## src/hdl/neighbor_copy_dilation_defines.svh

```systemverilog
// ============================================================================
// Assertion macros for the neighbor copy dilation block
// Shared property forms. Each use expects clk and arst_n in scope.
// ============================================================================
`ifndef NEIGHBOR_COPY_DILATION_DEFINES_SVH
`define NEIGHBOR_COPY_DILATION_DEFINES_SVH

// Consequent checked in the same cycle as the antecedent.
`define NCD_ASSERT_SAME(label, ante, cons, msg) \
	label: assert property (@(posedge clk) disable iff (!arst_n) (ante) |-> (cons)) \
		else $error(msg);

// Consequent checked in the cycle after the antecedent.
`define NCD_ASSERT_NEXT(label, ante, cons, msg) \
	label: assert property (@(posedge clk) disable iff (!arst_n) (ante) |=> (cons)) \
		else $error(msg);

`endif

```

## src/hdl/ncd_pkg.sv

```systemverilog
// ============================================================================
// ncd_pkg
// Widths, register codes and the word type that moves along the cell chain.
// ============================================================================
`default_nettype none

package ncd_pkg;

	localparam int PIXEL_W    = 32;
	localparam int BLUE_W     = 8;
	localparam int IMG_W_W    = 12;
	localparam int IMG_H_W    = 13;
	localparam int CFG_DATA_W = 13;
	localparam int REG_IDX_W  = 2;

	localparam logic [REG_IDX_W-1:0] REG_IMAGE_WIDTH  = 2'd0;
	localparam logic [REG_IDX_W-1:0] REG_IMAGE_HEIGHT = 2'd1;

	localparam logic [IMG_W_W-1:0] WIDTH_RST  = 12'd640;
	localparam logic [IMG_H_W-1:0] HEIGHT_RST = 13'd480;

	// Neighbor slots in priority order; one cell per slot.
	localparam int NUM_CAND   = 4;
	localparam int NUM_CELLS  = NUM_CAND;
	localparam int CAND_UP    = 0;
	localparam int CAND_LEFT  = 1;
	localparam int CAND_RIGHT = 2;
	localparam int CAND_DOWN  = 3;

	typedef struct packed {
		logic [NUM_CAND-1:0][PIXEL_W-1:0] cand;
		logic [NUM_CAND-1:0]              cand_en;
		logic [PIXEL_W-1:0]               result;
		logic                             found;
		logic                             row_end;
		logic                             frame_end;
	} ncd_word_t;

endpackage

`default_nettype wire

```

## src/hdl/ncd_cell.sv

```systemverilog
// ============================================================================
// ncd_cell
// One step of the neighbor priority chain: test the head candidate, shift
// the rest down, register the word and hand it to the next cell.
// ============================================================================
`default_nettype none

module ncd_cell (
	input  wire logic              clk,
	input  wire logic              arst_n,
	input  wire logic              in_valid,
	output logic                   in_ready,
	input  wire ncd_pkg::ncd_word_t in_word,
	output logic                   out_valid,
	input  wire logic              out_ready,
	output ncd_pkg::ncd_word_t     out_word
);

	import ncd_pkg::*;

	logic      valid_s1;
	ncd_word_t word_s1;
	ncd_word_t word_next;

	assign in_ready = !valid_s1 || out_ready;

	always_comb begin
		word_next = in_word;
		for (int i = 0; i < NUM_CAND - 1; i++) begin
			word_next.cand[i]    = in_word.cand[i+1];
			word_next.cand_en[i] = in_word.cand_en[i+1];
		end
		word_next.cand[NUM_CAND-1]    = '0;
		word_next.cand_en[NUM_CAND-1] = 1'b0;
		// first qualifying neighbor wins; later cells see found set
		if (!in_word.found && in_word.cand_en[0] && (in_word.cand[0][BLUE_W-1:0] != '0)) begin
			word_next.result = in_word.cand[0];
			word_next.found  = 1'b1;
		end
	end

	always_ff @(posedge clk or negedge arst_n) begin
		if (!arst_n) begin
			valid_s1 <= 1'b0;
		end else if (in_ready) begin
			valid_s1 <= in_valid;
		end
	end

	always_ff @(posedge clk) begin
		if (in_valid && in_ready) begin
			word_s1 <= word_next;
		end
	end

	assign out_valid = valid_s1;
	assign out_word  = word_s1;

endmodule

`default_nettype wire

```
==
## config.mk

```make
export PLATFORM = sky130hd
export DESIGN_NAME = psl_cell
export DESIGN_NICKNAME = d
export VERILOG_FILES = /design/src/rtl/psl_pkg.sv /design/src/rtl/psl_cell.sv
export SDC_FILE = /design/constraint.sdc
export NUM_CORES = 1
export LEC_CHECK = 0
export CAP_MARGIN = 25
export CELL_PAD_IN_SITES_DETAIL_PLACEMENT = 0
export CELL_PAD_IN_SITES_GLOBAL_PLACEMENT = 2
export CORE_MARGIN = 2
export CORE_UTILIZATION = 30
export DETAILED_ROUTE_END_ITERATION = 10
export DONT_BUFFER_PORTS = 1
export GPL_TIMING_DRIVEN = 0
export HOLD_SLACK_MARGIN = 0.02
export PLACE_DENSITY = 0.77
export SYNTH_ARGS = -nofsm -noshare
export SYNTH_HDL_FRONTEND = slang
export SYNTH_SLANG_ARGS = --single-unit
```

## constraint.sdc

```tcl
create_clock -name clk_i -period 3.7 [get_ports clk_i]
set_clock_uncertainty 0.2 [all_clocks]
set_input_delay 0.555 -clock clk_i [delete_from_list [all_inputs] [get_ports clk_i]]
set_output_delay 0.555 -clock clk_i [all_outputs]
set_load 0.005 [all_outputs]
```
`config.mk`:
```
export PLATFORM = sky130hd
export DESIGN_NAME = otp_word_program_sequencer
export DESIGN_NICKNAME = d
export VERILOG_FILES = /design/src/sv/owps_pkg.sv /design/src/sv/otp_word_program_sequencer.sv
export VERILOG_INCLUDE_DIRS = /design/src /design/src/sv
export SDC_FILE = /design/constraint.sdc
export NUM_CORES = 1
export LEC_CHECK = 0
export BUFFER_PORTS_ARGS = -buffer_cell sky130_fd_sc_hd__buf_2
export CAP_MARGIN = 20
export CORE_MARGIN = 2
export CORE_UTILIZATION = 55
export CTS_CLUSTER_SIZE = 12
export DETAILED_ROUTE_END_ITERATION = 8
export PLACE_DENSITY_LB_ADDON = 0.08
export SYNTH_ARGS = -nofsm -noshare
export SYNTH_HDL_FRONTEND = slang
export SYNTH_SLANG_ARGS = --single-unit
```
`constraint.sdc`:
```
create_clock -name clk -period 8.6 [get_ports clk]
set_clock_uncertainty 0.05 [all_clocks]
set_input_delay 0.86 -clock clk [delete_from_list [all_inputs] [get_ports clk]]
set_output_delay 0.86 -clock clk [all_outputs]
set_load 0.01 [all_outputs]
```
---
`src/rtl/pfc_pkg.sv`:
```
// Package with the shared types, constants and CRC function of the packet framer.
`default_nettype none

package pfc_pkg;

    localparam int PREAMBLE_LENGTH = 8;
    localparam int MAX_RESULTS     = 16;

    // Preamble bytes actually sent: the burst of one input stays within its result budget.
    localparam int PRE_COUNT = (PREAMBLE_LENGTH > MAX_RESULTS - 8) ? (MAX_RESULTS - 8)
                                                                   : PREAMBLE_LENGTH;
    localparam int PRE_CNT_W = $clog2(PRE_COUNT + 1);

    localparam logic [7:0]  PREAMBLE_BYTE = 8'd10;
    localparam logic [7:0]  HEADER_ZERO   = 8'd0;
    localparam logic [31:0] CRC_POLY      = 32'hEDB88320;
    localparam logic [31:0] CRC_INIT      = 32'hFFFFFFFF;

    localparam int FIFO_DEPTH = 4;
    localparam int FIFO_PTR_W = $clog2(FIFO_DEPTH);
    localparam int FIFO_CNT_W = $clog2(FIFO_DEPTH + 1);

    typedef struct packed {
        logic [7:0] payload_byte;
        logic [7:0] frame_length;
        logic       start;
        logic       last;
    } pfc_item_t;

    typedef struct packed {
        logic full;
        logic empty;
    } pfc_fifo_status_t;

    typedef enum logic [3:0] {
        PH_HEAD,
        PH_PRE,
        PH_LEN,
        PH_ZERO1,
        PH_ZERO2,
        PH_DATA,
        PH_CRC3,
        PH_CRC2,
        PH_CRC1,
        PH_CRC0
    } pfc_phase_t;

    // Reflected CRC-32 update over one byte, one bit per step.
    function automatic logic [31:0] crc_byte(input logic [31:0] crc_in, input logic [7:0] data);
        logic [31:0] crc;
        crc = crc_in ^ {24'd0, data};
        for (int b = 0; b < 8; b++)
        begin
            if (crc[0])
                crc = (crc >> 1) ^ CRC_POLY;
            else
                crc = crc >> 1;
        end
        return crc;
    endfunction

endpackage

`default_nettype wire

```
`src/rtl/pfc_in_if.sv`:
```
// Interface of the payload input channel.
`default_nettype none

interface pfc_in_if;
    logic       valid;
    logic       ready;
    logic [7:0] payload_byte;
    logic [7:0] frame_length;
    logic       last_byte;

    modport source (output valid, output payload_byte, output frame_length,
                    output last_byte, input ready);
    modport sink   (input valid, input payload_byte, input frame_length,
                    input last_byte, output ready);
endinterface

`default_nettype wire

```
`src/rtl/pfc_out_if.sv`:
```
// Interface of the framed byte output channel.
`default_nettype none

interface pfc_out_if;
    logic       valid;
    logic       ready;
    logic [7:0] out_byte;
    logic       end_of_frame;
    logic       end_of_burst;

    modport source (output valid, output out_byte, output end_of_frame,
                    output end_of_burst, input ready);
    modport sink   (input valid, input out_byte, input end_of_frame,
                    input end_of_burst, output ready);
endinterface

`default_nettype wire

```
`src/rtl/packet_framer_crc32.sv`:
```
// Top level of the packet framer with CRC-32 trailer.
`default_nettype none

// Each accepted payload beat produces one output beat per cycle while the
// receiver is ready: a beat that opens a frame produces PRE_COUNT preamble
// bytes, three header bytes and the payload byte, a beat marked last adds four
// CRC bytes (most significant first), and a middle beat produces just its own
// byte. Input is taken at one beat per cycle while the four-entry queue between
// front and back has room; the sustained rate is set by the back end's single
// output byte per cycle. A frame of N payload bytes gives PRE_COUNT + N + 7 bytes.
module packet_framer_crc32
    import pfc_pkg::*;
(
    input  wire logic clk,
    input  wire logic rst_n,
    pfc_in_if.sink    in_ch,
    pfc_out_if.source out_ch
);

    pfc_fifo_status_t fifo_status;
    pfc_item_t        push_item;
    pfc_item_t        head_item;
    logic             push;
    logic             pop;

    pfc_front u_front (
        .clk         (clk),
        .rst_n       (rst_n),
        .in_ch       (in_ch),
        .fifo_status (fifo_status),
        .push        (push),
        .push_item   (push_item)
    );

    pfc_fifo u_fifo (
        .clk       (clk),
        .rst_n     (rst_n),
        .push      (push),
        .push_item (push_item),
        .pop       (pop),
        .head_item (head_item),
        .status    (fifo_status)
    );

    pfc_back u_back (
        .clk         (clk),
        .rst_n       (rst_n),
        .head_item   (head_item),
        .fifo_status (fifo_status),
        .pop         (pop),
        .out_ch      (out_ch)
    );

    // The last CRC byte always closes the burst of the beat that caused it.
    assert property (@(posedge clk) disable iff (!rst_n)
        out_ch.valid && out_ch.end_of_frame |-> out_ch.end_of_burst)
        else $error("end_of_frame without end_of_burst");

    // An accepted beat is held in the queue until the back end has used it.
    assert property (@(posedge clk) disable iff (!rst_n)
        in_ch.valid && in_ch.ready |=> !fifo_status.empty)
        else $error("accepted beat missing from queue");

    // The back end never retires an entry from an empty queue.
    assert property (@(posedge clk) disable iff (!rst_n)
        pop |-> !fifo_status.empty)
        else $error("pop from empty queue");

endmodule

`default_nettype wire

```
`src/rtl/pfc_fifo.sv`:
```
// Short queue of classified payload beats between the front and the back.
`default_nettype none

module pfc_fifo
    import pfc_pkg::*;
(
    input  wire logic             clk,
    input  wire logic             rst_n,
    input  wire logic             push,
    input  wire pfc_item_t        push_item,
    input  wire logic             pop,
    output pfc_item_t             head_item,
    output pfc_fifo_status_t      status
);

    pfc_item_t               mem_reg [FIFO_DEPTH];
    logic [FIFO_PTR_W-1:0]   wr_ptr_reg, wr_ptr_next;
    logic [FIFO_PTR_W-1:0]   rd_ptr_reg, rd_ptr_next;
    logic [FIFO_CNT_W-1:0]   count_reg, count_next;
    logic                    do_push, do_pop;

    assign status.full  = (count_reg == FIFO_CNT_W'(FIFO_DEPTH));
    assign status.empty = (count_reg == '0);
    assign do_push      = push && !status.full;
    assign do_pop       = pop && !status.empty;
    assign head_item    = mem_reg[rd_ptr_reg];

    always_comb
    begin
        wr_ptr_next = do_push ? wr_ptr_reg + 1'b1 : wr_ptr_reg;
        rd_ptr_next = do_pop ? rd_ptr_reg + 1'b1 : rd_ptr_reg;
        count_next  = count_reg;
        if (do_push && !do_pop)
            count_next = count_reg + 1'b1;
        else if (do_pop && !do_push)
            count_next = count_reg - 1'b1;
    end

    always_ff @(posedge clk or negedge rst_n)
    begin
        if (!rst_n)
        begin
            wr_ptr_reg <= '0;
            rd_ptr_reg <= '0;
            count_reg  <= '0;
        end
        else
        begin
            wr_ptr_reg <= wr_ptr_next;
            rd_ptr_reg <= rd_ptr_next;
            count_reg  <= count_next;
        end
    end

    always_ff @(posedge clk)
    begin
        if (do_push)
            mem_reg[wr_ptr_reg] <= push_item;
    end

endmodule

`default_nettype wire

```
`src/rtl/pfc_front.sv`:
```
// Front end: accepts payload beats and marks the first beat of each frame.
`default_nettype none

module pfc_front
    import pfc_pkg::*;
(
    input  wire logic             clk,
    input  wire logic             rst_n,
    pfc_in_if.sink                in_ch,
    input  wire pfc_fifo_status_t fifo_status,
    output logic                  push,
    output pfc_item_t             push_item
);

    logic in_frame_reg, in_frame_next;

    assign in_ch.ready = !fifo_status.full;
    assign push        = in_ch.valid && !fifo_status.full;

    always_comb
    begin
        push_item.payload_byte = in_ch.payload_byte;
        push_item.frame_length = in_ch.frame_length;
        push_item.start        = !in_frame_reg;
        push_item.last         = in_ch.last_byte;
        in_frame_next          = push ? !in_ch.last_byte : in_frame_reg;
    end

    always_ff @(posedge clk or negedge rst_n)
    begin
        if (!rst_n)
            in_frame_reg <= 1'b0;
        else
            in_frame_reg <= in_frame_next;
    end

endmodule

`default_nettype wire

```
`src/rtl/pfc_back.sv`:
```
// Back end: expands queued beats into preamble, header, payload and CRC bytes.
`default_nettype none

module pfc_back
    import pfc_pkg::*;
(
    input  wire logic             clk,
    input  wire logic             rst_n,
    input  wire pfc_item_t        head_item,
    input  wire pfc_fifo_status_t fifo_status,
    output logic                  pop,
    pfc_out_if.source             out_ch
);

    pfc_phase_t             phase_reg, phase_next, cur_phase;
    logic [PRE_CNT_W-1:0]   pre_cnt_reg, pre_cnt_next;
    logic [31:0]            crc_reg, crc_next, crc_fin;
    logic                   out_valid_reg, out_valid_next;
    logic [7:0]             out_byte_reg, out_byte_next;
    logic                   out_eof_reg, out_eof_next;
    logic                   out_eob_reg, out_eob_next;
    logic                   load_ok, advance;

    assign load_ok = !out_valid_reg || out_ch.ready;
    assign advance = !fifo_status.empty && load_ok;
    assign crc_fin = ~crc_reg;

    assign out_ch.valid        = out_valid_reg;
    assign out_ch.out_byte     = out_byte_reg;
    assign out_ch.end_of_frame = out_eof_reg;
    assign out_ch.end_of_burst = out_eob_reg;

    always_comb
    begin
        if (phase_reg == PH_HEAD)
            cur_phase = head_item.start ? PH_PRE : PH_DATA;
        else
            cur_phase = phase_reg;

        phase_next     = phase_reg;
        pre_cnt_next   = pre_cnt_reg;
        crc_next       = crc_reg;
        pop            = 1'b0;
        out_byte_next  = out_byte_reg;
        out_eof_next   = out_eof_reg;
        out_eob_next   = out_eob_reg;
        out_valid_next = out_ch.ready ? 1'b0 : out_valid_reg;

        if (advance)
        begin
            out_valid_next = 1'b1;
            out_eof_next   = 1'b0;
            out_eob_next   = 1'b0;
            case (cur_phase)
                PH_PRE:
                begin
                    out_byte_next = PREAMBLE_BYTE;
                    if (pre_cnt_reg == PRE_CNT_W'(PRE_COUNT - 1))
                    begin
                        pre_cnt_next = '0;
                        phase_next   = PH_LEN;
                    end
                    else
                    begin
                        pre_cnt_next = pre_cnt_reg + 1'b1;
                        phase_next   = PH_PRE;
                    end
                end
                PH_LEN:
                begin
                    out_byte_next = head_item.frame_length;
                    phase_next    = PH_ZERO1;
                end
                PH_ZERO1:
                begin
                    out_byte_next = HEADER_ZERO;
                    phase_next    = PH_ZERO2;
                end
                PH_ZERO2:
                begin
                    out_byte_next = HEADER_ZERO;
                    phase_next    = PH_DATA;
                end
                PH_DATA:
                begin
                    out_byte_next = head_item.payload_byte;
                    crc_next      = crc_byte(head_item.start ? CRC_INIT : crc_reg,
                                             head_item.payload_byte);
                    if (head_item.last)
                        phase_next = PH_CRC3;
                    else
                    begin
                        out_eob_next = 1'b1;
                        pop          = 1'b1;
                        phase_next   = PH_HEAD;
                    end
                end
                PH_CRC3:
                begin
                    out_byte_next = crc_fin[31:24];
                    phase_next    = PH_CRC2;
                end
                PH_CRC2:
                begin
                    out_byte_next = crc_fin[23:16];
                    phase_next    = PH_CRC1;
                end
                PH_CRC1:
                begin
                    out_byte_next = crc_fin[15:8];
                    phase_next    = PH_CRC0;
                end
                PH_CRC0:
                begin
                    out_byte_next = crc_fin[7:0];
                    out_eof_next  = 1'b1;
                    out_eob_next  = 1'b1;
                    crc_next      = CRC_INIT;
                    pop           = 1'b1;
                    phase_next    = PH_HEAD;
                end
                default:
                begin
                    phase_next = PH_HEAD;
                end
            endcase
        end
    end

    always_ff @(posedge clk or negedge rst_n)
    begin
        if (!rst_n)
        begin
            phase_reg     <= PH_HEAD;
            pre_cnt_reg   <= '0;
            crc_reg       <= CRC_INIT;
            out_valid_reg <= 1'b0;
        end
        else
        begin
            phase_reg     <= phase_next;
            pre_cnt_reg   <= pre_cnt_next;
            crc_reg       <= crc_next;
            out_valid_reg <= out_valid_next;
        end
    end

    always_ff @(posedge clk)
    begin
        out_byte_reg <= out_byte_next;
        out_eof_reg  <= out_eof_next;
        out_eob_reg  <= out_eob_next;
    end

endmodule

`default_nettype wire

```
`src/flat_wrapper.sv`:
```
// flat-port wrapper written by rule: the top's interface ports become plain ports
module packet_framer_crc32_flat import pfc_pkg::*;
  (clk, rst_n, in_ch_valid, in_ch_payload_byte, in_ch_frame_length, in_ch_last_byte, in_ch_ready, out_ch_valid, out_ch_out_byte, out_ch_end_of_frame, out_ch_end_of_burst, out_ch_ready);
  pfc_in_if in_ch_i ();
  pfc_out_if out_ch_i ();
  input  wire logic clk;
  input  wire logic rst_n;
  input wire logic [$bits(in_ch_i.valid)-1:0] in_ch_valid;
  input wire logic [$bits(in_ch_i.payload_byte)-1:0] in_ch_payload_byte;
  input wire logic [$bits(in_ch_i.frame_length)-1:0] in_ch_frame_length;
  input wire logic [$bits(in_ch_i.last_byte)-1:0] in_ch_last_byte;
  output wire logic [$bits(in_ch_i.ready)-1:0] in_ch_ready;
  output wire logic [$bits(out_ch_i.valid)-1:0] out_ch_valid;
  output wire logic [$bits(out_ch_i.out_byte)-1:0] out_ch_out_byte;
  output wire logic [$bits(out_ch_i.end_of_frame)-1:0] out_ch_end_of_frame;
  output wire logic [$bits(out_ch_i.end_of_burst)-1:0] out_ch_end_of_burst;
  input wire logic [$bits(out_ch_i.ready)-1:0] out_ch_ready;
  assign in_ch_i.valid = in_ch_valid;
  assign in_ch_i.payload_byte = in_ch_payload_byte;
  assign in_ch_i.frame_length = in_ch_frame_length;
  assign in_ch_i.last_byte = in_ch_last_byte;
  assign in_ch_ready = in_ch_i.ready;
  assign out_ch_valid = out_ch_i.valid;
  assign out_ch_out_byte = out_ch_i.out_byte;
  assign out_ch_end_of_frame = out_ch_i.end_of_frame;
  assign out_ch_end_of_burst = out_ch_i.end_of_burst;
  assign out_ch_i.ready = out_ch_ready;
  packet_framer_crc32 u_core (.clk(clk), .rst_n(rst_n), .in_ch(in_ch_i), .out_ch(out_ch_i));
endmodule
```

What is needed: Take from the material above every line that includes the word "modport".

Result:
    modport source (output valid, output payload_byte, output frame_length,
    modport sink   (input valid, input payload_byte, input frame_length,
    modport source (output valid, output out_byte, output end_of_frame,
    modport sink   (input valid, input out_byte, input end_of_frame,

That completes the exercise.